Endpoint (Crystal Eye EDR / Crystal Eye XDR)
- Detect and alert on unusual driver loads (ThrottleBlood.sys), mass process kills, or tamper attempts on Defender.
- Monitor for suspicious PowerShell disabling AV or adding blanket exclusions.
- Crystal Eye EDR policies can flag attempts to terminate backup/AV processes or clear logs.
Network (Crystal Eye NGFW / Crystal Eye SOAR)
- Monitor SMB traffic to NETLOGON shares and detect placement of non-script executables.
- Alert on unexpected replication artifacts or GPO script modifications.
- Crystal Eye NGFW can restrict Tor/TOX egress attempts, while Crystal Eye SOAR workflows escalate such events to SOC analysts.
Backup & Recovery
- Maintain immutable/offline backups; test restores routinely.
- Monitor VSS states for deletion events (vssadmin delete shadows).
- Crystal Eye XDR backup monitoring modules can generate early alerts if backup services are stopped.
Hardening & Monitoring
- Enable the Windows vulnerable driver blocklist to prevent BYOVD (ThrottleBlood.sys) abuse.
- Enforce tamper protection in endpoint security.
- Audit DCs for new/modified GPOs and logon scripts.
- Crystal Eye XDR’s configuration monitoring can baseline scheduled tasks and flag unauthorised persistence mechanisms.
Ransomware Victims Worldwide
The United States continues to dominate the global ransomware victim landscape, accounting for 54.42% of reported cases this week. This overwhelming share highlights the nation’s persistent vulnerability, driven by its large digital economy, diverse industry targets, and lucrative victim profiles.
Canada (4.76%) and Australia (4.08%) represent the next highest concentrations, reaffirming their position as prime targets in the Anglosphere. Both countries have critical industries—energy, healthcare, and business services—that attract threat actors due to their economic importance and frequent reliance on outsourced IT.
The United Kingdom (3.4%) and France (3.4%) also remain in the top tier of impacted nations, alongside Germany (2.72%) and Spain (2.72%), demonstrating ransomware’s continued impact across Western Europe. These countries often face double extortion campaigns, where stolen data is weaponised to pressure negotiations.

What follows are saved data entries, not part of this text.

===== src/rtl/uart_rxt_sync.sv =====
module uart_rxt_sync #(
  parameter int STAGES = 2
) (
  input  logic clk,
  input  logic rst_n,
  input  logic d_in,
  output logic d_out
);
  logic [STAGES-1:0] chain;

  always_ff @(posedge clk or negedge rst_n) begin
    if (!rst_n) chain <= '1;
    else        chain <= {chain[STAGES-2:0], d_in};
  end

  assign d_out = chain[STAGES-1];
endmodule


===== src/rtl/uart_rxt_deframer.sv =====
module uart_rxt_deframer
  import uart_rxt_pkg::*;
(
  input  logic      clk,
  input  logic      rst_n,
  input  logic      os_tick,
  input  logic      rx_in,
  input  logic      active,
  input  logic [7:0] lcr,
  output logic      push,
  output rx_entry_t push_word
);
  rx_state_t  state;
  logic [3:0] tcnt;
  logic [2:0] bidx;
  logic [7:0] shreg;
  logic       par_acc;
  logic       par_bit;
  logic       all_zero;

  logic [2:0] last_idx;
  logic       pen, even_sel, two_stop, mid, pe_calc;

  assign last_idx = 3'(lcr[6:5]) + 3'd4;
  assign pen      = lcr[1];
  assign even_sel = lcr[2];
  assign two_stop = lcr[3];
  assign mid      = os_tick && (tcnt == 4'd15);
  assign pe_calc  = pen && (even_sel ? (par_acc ^ par_bit) : ~(par_acc ^ par_bit));

  always_ff @(posedge clk or negedge rst_n) begin
    if (!rst_n) begin
      state     <= ST_IDLE;
      tcnt      <= '0;
      bidx      <= '0;
      shreg     <= '0;
      par_acc   <= 1'b0;
      par_bit   <= 1'b0;
      all_zero  <= 1'b0;
      push      <= 1'b0;
      push_word <= '0;
    end else begin
      push <= 1'b0;
      if (!active) begin
        state <= ST_IDLE;
      end else begin
        case (state)
          ST_IDLE: begin
            if (os_tick && !rx_in) begin
              state <= ST_START;
              tcnt  <= '0;
            end
          end
          ST_START: begin
            if (os_tick) begin
              if (tcnt == 4'd7) begin
                if (rx_in) begin
                  state <= ST_IDLE;
                end else begin
                  state    <= ST_DATA;
                  tcnt     <= '0;
                  bidx     <= '0;
                  shreg    <= '0;
                  par_acc  <= 1'b0;
                  par_bit  <= 1'b0;
                  all_zero <= 1'b1;
                end
              end else begin
                tcnt <= tcnt + 4'd1;
              end
            end
          end
          ST_DATA: begin
            if (os_tick) tcnt <= tcnt + 4'd1;
            if (mid) begin
              shreg[bidx] <= rx_in;
              par_acc     <= par_acc ^ rx_in;
              if (rx_in) all_zero <= 1'b0;
              if (bidx == last_idx) state <= pen ? ST_PAR : ST_STOP1;
              else                  bidx  <= bidx + 3'd1;
            end
          end
          ST_PAR: begin
            if (os_tick) tcnt <= tcnt + 4'd1;
            if (mid) begin
              par_bit <= rx_in;
              if (rx_in) all_zero <= 1'b0;
              state <= ST_STOP1;
            end
          end
          ST_STOP1: begin
            if (os_tick) tcnt <= tcnt + 4'd1;
            if (mid) begin
              if (!rx_in) begin
                push              <= 1'b1;
                push_word.ovr     <= 1'b0;
                push_word.brk     <= all_zero;
                push_word.par_err <= all_zero ? 1'b0 : pe_calc;
                push_word.frm_err <= 1'b1;
                push_word.chr     <= shreg;
                state             <= ST_HOLD;
              end else if (two_stop) begin
                state <= ST_STOP2;
              end else begin
                push              <= 1'b1;
                push_word.ovr     <= 1'b0;
                push_word.brk     <= 1'b0;
                push_word.par_err <= pe_calc;
                push_word.frm_err <= 1'b0;
                push_word.chr     <= shreg;
                state             <= ST_IDLE;
              end
            end
          end
          ST_STOP2: begin
            if (os_tick) tcnt <= tcnt + 4'd1;
            if (mid) begin
              push              <= 1'b1;
              push_word.ovr     <= 1'b0;
              push_word.brk     <= 1'b0;
              push_word.par_err <= pe_calc;
              push_word.frm_err <= ~rx_in;
              push_word.chr     <= shreg;
              state             <= rx_in ? ST_IDLE : ST_HOLD;
            end
          end
          ST_HOLD: begin
            if (rx_in) state <= ST_IDLE;
          end
          default: state <= ST_IDLE;
        endcase
      end
    end
  end

  // a break entry always carries character zero and the framing tag
  a_r5_break_zero: assert property (@(posedge clk) disable iff (!rst_n)
    push && push_word.brk |-> (push_word.chr == 8'h00) && push_word.frm_err);

  // when reception is off the machine returns to idle and stores nothing
  a_r10_idle_when_off: assert property (@(posedge clk) disable iff (!rst_n)
    !active |=> (state == ST_IDLE) && !push);

  // a rejected start produces no store on the following cycle
  a_r6_glitch_no_push: assert property (@(posedge clk) disable iff (!rst_n)
    (state == ST_START) && os_tick && (tcnt == 4'd7) && rx_in |=> !push);

  // without a parity or stop step a store never fires from the data phase
  a_r4_push_after_stop: assert property (@(posedge clk) disable iff (!rst_n)
    push |-> ($past(state) == ST_STOP1) || ($past(state) == ST_STOP2));
endmodule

A middle cluster of victimisation includes Argentina (2.04%), Colombia (2.04%), and the United Arab Emirates (2.04%), reflecting ransomware operators’ spread into Latin America and the Middle East. Poland, India, Indonesia, Thailand, and Venezuela each logged 1.36%, signaling a broadening distribution into emerging economies.
Lower-level but still significant incidents were recorded in Brazil, Taiwan, Switzerland, Nigeria, Russia, Panama, Kuwait, El Salvador, Morocco, Sweden, Oman, Japan, South Korea, and Namibia, each registering 0.68% of cases. These isolated but recurring entries underscore ransomware’s global reach, affecting both advanced and developing economies across multiple continents.

Industry-wide Ransomware Victims
Manufacturing continues to be the most heavily targeted sector, accounting for 21.77% of reported ransomware incidents. Its operational criticality, reliance on legacy technologies, and minimal downtime tolerance make it a consistent focal point for ransomware groups.
Business Services follow with 14.97%, reflecting ongoing exploitation of consulting, IT, and outsourcing firms, which often provide attackers with indirect access into multiple client environments. Retail ranks third at 11.56%, underscoring its vulnerability due to large transaction volumes, distributed operations, and often inconsistent security standards.
Construction saw 10.88% of incidents, highlighting adversaries’ focus on project-driven industries that depend on continuous operational flow. Hospitality registered 6.8%, with attacks likely driven by access to customer payment data and high reliance on digital booking systems. Healthcare came in at 5.44%, reaffirming the sector’s ongoing risk due to sensitive patient data and its limited ability to withstand downtime.
Mid-tier victims included IT (4.08%), Finance (2.72%), Energy (2.72%), Transportation (2.72%), and Education (2.72%), each reflecting the high-value or sensitive data they manage. Organisations, Agriculture, Real Estate, and Federal each reported 2.04%, while Law Firms, Telecommunications, Consumer Services, and Insurance each accounted for 1.36% of incidents.